13

How to get last 'n' groups after df.groupby() and combine them as a dataframe. 

data = pd.read_sql_query(sql=sqlstr, con=sql_conn, index_col='SampleTime')
grouped = data.groupby(data.index.date,sort=False)

After doing grouped.ngroups i am getting total number of groups 277. I want to combine last 12 groups and generate a dataframe.

jpp
  • 159,742
  • 34
  • 281
  • 339
stockade
  • 277
  • 3
  • 10

5 Answers5

11

Pandas GroupBy objects are iterables. To extract the last n elements of an iterable, there's generally no need to create a list from the iterable and slice the last n elements. This will be memory-expensive.

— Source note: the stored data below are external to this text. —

Source: an optimization exercise on an open RTL-to-GDS flow (aim: small area, a short achievable clock period and few clock cycles per item). Production flows keep margins and buffers that such runs may drop. Only simulation tests tie the RTL to the original design; equivalence was not proved.

==> flow/design.v (excerpt) <==
module ldpc_decoder_top #(
    parameter int NUM_ITER_MAX = 10
) (
    input  logic               clk,
    input  logic               rst_n,
    input  logic               in_req,
    input  logic [1:0]         in_col,
    input  ldpc_pkg::llr_vec_t in_llr,
    input  ldpc_pkg::iter_t    max_iter,
    output logic               in_ack,
    input  logic               out_ack,
    output logic               out_req,
    output logic [31:0]        decoded,
    output ldpc_pkg::iter_t    iterations_used,
    output logic               decode_success,
    output logic [15:0]        cycle_count
);
Size: ~12000 cells after synthesis, ~1600 flip-flops, about 110 I/O pins, about 0.089 sq mm of cells after synthesis.
==> module decode_ctrl, before the edit <==
module decode_ctrl #(
    parameter int NUM_ITER_MAX = 10
) (
    input  logic         clk,
    input  logic         rst_n,
    input  logic         in_req,
    input  logic [1:0]   in_col,
    input  logic [47:0]  in_llr,
    input  logic [3:0]   max_iter,
    input  logic         out_ack,
    input  logic         syndrome_zero,
    input  logic [31:0]  hard_bits,
    output logic         in_ack,
    output logic         slot_free,    
    output logic [191:0] ld,
    output logic         out_req,
    output logic [31:0]  decoded,
    output logic [3:0]   iterations_used,
    output logic         decode_success,
    output logic [15:0]  cycle_count
);
    logic [191:0] fbuf;
    logic [191:0] fbuf_d;
    logic [3:0]   flim;
    logic [3:0]   flim_d;
    logic [53:0]  head;          
    logic         head_v;
    logic [2:0]   fcnt;          
    logic         acc;
    logic         pop;
    logic         frame_avail;
    logic         start;
    assign acc         = in_req && !in_ack && (!head_v || pop);
    assign pop         = head_v && !fcnt[2];
    assign frame_avail = fcnt[2] || (fcnt == 3'd3 && pop);
    always_comb begin
        fbuf_d = fbuf;
        for (int c = 0; c < 4; c++)
            if (pop && head[49:48] == 2'(c))
                fbuf_d[48*c +: 48] = head[47:0];
        flim_d = flim;
        if (pop && head[49:48] == 2'd0)
            flim_d = (head[53:50] > 4'(NUM_ITER_MAX)) ? 4'(NUM_ITER_MAX) : head[53:50];
    end
    always_ff @(posedge clk) begin
        fbuf <= fbuf_d;
        flim <= flim_d;
        if (acc) head <= {max_iter, in_col, in_llr};
    end
    always_comb begin
        for (int j = 0; j < 4; j++) begin
            for (int p = 0; p < 8; p++) begin
                logic [5:0] x;
                x = fbuf_d[(j*8 + ((p + j) % 8))*6 +: 6];
                ld[(j*8 + p)*6 +: 6] = {x[5], x[4:1], x[0] | (x[5] & ~|x[4:0])};
            end
        end
    end
    logic       a_v, a_row;
    logic [3:0] a_k, a_lim;
    logic [1:0] a_tag;
    logic       p_v, p_row, p_last;
    logic [3:0] p_k, p_lim;
    logic [1:0] p_tag;
    logic       c_v, c_last;
    logic [3:0] c_k;
    logic [1:0] c_tag;
    logic       fin, kill;
    logic [2:0] seq;            
    logic [2:0] optr;           
    logic [2:0] inflight;       
    logic [3:0] r_valid;
    logic       out_done;
    assign fin      = c_v && (syndrome_zero || c_last);
    assign kill     = fin && !c_last;        
    assign inflight = seq - optr;
    assign slot_free = !p_v || p_last;
    assign start    = slot_free && frame_avail && !inflight[2];
    assign out_done = out_req && out_ack;
    always_ff @(posedge clk or negedge rst_n) begin
        if (!rst_n) begin
            in_ack   <= 1'b0;
            head_v   <= 1'b0;
            fcnt     <= '0;
            a_v      <= 1'b0;
            p_v      <= 1'b0;
            c_v      <= 1'b0;
            seq      <= '0;
            optr     <= '0;
            r_valid  <= '0;
            out_req  <= 1'b0;
        end else begin
            in_ack <= in_ack ? in_req : acc;
            head_v <= acc || (head_v && !pop);
            fcnt <= start ? 3'd0 : fcnt + 3'(pop);
            p_v <= a_v && !kill;
            a_v <= (p_v && !p_last) || start;
            c_v <= p_v && p_row;
            if (start) seq <= seq + 1'b1;
            if (fin) r_valid[c_tag] <= 1'b1;
            if (out_done) optr <= optr + 1'b1;
            if (out_req) begin
                if (out_ack) begin
                    out_req         <= 1'b0;
                    r_valid[optr[1:0]] <= 1'b0;
                end
            end else if (r_valid[optr[1:0]] && !out_ack) begin
                out_req <= 1'b1;
            end
        end
    end
    always_ff @(posedge clk) begin
        p_row   <= a_row;
        p_last  <= a_row && (a_k + 1'b1 >= a_lim);
        p_k     <= a_k;
        p_lim   <= a_lim;
        p_tag   <= a_tag;
        c_last  <= p_last;
        c_k     <= p_k + 1'b1;
        c_tag   <= p_tag;
        if (slot_free) begin
            a_row   <= 1'b0;
            a_k     <= '0;
            a_lim   <= flim_d;
            a_tag   <= seq[1:0];
        end else begin
            a_row   <= !p_row;
            a_k     <= p_k + 4'(p_row);
            a_lim   <= p_lim;
            a_tag   <= p_tag;
        end
    end
    logic [3:0][31:0] r_dec;
    logic [3:0][3:0]  r_it;
    logic [3:0]       r_ok;
    always_ff @(posedge clk) begin
        for (int t = 0; t < 4; t++) begin
            if (fin && c_tag == 2'(t)) begin
                r_dec[t] <= hard_bits;
                r_it[t]  <= c_k;
                r_ok[t]  <= syndrome_zero;
            end
        end
    end
    always_ff @(posedge clk) begin
        decoded         <= r_dec[optr[1:0]];
        iterations_used <= r_it[optr[1:0]];
        decode_success  <= r_ok[optr[1:0]];
        cycle_count     <= {12'd0, r_it[optr[1:0]]} + {10'd0, r_it[optr[1:0]], 2'b00};
    end
endmodule
export LEC_CHECK = 0
export ABC_AREA = 1
export CAP_MARGIN = 20
export CORE_MARGIN = 2
export CORE_UTILIZATION = 65
export CTS_CLUSTER_DIAMETER = 100
export CTS_CLUSTER_SIZE = 25
export SLEW_MARGIN = 20
create_clock -name core_clock -period 15.0 [get_ports {clk}]
standard.sh (not shown) runs the stock make flow with config.mk's settings and CLKGATE_MAP_FILE= SYNTH_SCRIPT=/design/flow/synth_recipe.tcl, a recipe that flattens the netlist after the stock synthesis.
==> flow/flow/run.sh <==
#!/bin/bash
# Layout flow: the standard flow, with the port buffers made of
# sky130_fd_sc_hd__buf_4 instead of the default (slower) delay buffer,
# and timing repair asked to aim well below the clock period (the
# constraints themselves are unchanged).
set -euo pipefail
export BUFFER_PORTS_ARGS="-buffer_cell sky130_fd_sc_hd__buf_4"
export SETUP_SLACK_MARGIN=10.8
bash standard.sh > standard_flow.log 2>&1
Testbench counts at the start, summed over its fixed seeds: cycles 13,186, frames 1,200.
Rerun with:
--- a/flow/design.v
+++ b/flow/design.v
@@ -45,5 +45,7 @@
     logic         frame_avail;
     logic         start;
-    assign acc         = in_req && !in_ack && (!head_v || pop);
+    logic         ack_i;
+    logic         oreq_i;
+    assign acc         = in_req && !ack_i && (!head_v || pop);
     assign pop         = head_v && !fcnt[2];
     assign frame_avail = fcnt[2] || (fcnt == 3'd3 && pop);
@@ -91,8 +93,9 @@
     assign slot_free = !p_v || p_last;
     assign start    = slot_free && frame_avail && !inflight[2];
-    assign out_done = out_req && out_ack;
+    assign out_done = oreq_i && out_ack;
     always_ff @(posedge clk or negedge rst_n) begin
         if (!rst_n) begin
             in_ack   <= 1'b0;
+            ack_i    <= 1'b0;
             head_v   <= 1'b0;
             fcnt     <= '0;
@@ -104,6 +107,8 @@
             r_valid  <= '0;
             out_req  <= 1'b0;
+            oreq_i   <= 1'b0;
         end else begin
-            in_ack <= in_ack ? in_req : acc;
+            ack_i  <= ack_i ? in_req : acc;
+            in_ack <= in_req && (ack_i || !head_v || pop);
             head_v <= acc || (head_v && !pop);
             fcnt <= start ? 3'd0 : fcnt + 3'(pop);
@@ -114,12 +119,13 @@
             if (fin) r_valid[c_tag] <= 1'b1;
             if (out_done) optr <= optr + 1'b1;
-            if (out_req) begin
+            if (oreq_i) begin
                 if (out_ack) begin
-                    out_req         <= 1'b0;
+                    oreq_i             <= 1'b0;
                     r_valid[optr[1:0]] <= 1'b0;
                 end
             end else if (r_valid[optr[1:0]] && !out_ack) begin
-                out_req <= 1'b1;
+                oreq_i <= 1'b1;
             end
+            out_req <= !out_ack && (oreq_i || r_valid[optr[1:0]]);
         end
     end
- global-route usage fell by 0.70 points
- non-clock buffer count drops by 6
- final area hardly moves
- clock skew fell by 0.013 ns
- utilization drops by 0.51 points
Testbench counts after the change, summed over its fixed seeds: cycles 13,186, frames 1,200.

[separate check: timing with driven ports]
The results above use ideal ports. As a check the final layouts listed here were re-extracted and re-timed, cells and wires unchanged.
Step 1, drivers: a clkbuf_16 drives clk and a buf_2 each remaining input, both assumed.
Step 2 moves the port delays by t, midway between the first and last clock arrival at a register: inputs arrive t later, outputs are due t later. That takes back most of the time a late clock gives input paths.
Three values: ideal ports, drivers, drivers and shift; two values: the first two.
| run | t (ns) | setup slack, ns | worst register clock-pin slew, ns | worst data-port slew with drivers (ns) |
|---|---|---|---|---|
| the first run | 0.806 | 10.717 / 10.634 / 10.407 | 0.11 / 0.11 | 0.08 |
| the second run | 0.790 | 10.768 / 10.685 / 10.440 | 0.11 / 0.11 | 0.13 |
After both steps setup and hold are still met in every run listed. For the second run, which loses most, drivers alone change the setup slack by -0.083 ns; drivers and shift together by -0.328 ns.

Instead, you can use either itertools.islice (as suggested by @mtraceur) or collections.deque. Both work in O(n) time.

itertools.islice

Unlike a generator, a Pandas GroupBy object is an iterable which can be reused. Therefore, you can calculate the number of groups via len(g) for a GroupBy object g and then slice g via islice. Or, perhaps more idiomatic, you can use GroupBy.ngroups. Then use pd.concat to concatenate an iterable of dataframes:

from operator import itemgetter

g = data.groupby(data.index.date, sort=False)
res = pd.concat(islice(map(itemgetter(1), g), max(0, g.ngroups-12), None))

collections.deque

Alternatively, you can use collections.deque and specify maxlen, then concatenate as before.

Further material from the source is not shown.